- DATASET

******

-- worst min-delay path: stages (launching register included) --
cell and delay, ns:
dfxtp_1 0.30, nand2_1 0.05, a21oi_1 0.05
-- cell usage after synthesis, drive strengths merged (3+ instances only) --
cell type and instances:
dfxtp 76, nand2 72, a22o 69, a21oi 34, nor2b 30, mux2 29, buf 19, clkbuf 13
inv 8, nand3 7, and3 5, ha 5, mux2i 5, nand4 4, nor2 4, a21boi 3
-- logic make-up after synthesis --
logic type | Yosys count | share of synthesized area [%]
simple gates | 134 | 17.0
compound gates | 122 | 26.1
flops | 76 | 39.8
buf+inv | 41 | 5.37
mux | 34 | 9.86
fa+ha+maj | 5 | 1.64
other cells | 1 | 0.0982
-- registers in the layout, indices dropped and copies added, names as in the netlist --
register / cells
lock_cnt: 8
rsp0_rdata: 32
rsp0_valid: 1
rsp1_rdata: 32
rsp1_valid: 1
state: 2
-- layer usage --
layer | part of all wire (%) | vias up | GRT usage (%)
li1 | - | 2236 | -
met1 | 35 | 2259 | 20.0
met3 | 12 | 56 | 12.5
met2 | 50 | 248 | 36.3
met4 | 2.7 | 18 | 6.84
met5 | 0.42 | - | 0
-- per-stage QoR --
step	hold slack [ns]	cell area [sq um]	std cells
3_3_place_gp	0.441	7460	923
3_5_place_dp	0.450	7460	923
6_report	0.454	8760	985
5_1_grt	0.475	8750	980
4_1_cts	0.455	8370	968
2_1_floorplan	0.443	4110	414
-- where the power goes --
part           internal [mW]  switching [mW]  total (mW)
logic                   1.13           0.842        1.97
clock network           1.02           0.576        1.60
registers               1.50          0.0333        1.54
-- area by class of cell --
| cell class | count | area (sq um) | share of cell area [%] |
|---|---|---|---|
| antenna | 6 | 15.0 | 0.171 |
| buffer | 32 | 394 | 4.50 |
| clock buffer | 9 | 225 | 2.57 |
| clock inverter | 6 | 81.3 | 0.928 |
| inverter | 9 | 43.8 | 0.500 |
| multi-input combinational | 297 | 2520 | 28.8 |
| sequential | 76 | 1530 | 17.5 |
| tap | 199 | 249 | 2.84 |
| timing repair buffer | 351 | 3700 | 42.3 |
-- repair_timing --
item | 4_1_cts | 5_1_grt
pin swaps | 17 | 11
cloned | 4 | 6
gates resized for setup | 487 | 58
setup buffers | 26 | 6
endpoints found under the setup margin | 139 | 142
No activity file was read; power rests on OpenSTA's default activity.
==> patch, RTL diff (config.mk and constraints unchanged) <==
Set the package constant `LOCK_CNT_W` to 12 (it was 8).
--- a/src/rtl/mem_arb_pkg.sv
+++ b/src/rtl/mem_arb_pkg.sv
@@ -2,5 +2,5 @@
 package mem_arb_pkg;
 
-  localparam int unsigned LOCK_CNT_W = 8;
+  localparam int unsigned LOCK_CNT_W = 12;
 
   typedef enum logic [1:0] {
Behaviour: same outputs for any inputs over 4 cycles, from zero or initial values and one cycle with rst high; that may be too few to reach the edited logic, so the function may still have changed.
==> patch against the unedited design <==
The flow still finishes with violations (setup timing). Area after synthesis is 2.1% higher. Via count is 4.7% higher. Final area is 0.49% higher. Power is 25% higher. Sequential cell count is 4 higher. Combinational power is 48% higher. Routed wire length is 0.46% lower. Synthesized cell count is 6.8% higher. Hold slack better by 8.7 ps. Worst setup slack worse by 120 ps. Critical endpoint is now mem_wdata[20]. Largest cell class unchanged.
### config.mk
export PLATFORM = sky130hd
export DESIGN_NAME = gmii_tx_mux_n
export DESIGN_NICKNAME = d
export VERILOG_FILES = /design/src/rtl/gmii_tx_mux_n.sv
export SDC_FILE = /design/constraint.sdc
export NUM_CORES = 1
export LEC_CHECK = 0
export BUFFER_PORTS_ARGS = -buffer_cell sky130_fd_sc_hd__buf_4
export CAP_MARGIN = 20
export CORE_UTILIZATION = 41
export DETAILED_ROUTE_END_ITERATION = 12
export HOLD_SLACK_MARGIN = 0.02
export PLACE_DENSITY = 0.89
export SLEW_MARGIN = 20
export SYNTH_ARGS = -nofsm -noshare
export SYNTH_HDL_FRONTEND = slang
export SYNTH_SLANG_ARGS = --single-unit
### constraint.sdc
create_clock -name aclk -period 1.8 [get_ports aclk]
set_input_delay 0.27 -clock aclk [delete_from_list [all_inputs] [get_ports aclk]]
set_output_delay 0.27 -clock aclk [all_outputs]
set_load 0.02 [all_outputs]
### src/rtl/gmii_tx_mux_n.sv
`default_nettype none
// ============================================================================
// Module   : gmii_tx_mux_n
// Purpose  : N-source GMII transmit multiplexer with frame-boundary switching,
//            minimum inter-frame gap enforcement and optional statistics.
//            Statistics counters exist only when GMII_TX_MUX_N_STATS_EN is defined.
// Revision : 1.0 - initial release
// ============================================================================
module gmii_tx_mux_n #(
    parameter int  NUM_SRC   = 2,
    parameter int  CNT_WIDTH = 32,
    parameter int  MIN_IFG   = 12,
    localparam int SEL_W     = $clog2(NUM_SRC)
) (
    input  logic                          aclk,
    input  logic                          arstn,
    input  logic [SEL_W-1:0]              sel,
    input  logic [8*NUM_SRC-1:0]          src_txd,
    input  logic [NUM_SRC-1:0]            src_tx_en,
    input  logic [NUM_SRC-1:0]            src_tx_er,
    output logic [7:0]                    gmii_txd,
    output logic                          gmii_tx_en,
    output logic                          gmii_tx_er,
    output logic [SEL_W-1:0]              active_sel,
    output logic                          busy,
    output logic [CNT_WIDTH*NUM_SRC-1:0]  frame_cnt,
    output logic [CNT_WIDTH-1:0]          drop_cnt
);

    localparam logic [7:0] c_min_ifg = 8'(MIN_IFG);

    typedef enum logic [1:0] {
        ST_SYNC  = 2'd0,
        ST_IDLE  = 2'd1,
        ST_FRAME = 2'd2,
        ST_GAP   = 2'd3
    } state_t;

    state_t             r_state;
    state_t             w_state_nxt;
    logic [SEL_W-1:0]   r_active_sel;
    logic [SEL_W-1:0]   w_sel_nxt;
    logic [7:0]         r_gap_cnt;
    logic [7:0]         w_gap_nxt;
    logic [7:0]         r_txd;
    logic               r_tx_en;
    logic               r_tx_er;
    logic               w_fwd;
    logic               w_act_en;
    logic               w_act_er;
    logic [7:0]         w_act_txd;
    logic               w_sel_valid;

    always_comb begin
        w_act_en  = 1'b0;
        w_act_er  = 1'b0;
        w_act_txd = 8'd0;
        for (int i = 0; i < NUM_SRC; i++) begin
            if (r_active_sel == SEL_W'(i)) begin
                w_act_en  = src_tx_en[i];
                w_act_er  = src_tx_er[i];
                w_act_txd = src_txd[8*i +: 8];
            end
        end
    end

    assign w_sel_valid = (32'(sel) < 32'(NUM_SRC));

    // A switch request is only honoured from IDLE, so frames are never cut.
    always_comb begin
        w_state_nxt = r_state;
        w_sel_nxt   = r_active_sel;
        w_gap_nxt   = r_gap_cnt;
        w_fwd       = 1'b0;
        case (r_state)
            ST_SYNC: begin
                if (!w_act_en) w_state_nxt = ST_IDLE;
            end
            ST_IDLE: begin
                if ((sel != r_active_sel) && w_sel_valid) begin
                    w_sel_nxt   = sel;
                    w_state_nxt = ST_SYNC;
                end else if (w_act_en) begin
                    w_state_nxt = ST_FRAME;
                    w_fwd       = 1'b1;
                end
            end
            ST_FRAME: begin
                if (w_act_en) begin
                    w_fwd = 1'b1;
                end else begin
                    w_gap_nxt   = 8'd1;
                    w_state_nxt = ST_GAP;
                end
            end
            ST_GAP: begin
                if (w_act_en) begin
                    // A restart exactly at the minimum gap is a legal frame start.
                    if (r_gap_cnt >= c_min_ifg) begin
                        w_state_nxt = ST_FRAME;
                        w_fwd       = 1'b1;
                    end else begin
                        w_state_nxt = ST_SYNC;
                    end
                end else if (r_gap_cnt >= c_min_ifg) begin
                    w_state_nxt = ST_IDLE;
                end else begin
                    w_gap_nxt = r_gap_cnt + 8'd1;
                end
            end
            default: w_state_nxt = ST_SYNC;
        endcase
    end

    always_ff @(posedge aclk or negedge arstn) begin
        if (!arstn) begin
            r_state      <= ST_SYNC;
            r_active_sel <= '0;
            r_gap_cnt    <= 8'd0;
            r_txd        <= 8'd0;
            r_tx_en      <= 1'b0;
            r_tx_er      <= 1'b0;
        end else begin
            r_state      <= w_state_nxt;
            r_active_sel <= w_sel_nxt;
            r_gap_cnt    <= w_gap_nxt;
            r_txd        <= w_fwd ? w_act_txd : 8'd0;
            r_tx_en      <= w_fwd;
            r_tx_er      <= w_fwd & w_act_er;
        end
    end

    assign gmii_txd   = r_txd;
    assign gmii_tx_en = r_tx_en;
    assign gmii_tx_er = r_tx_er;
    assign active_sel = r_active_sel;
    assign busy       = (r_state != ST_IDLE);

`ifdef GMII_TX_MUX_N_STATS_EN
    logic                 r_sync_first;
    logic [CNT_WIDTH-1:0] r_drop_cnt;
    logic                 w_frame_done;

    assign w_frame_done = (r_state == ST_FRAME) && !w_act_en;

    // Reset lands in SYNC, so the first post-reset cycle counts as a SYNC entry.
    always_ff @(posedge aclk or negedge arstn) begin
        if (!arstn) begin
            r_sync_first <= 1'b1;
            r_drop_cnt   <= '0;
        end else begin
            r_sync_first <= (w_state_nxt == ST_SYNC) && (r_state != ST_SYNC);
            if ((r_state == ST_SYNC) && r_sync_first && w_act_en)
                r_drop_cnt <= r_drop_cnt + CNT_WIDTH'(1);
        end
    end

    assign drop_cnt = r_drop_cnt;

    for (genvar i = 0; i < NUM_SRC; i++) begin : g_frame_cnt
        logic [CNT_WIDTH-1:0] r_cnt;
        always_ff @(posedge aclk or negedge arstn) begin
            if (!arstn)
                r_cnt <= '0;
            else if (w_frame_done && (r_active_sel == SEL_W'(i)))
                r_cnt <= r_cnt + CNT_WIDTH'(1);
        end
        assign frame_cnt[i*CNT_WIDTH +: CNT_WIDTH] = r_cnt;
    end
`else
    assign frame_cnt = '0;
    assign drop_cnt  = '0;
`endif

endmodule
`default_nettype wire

******

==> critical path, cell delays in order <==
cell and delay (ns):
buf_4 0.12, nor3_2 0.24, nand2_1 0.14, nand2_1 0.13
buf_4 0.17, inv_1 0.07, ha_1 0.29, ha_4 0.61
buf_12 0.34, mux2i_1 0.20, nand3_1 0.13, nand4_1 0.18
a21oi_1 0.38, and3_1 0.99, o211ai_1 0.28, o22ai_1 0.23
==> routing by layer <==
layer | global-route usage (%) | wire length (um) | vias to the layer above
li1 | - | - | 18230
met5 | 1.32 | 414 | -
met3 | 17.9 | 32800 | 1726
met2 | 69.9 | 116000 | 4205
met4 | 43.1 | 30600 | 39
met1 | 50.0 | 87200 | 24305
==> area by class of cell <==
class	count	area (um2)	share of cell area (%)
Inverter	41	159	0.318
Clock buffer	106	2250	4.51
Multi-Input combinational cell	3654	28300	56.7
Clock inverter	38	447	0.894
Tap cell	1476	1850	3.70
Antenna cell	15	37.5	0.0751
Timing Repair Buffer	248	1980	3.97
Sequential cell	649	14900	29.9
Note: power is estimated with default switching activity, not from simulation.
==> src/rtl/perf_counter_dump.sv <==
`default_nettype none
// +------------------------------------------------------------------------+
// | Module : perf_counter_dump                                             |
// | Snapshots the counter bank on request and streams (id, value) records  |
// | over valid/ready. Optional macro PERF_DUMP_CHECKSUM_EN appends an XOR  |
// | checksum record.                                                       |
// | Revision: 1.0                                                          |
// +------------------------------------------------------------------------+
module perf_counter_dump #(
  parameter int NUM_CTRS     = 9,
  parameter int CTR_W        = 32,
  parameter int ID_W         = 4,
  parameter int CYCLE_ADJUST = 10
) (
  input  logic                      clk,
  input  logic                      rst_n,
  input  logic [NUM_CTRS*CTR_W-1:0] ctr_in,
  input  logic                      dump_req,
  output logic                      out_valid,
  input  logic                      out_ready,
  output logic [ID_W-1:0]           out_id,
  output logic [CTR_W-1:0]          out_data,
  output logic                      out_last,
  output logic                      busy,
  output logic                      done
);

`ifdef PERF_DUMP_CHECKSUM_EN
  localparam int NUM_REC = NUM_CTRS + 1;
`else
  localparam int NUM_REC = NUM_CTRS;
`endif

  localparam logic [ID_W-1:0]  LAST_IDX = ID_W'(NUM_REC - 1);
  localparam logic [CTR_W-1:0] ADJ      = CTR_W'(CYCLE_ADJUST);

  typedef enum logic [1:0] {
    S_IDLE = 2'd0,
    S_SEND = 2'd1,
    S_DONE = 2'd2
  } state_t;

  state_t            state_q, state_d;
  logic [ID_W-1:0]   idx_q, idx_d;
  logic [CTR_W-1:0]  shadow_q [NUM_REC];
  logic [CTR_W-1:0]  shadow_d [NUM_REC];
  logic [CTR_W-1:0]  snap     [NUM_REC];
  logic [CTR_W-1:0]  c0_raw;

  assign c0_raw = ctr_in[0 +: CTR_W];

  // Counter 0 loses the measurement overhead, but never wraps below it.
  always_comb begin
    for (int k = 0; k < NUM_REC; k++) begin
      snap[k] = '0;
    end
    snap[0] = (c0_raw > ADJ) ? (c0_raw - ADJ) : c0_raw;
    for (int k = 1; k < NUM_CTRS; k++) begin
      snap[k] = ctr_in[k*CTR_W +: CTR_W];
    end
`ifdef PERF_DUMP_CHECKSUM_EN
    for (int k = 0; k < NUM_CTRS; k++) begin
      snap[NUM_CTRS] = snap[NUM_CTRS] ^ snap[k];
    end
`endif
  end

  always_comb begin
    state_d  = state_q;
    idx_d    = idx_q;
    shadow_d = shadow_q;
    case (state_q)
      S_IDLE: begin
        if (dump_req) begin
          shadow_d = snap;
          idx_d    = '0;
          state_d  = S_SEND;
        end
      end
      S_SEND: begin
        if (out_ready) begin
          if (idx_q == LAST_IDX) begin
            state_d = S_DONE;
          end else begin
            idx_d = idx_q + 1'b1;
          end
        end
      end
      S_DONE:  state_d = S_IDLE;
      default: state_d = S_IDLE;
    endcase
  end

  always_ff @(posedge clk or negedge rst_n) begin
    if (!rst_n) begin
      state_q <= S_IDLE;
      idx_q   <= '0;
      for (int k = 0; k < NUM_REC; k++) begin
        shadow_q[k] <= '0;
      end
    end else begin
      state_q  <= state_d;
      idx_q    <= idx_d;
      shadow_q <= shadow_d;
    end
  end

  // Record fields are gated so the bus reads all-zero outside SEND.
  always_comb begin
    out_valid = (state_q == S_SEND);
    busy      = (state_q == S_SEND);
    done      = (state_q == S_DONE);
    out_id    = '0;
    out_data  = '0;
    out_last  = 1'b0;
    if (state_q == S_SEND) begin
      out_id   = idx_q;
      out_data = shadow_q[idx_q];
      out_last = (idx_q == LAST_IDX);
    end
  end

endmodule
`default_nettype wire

******

Retype the entries above exactly, but only from the line containing "LOCK_CNT_W = 8;" through the line containing "patch against the", both included.

- COMPLETED EXERCISE
-  localparam int unsigned LOCK_CNT_W = 8;
+  localparam int unsigned LOCK_CNT_W = 12;
 
   typedef enum logic [1:0] {
Behaviour: same outputs for any inputs over 4 cycles, from zero or initial values and one cycle with rst high; that may be too few to reach the edited logic, so the function may still have changed.
==> patch against the unedited design <==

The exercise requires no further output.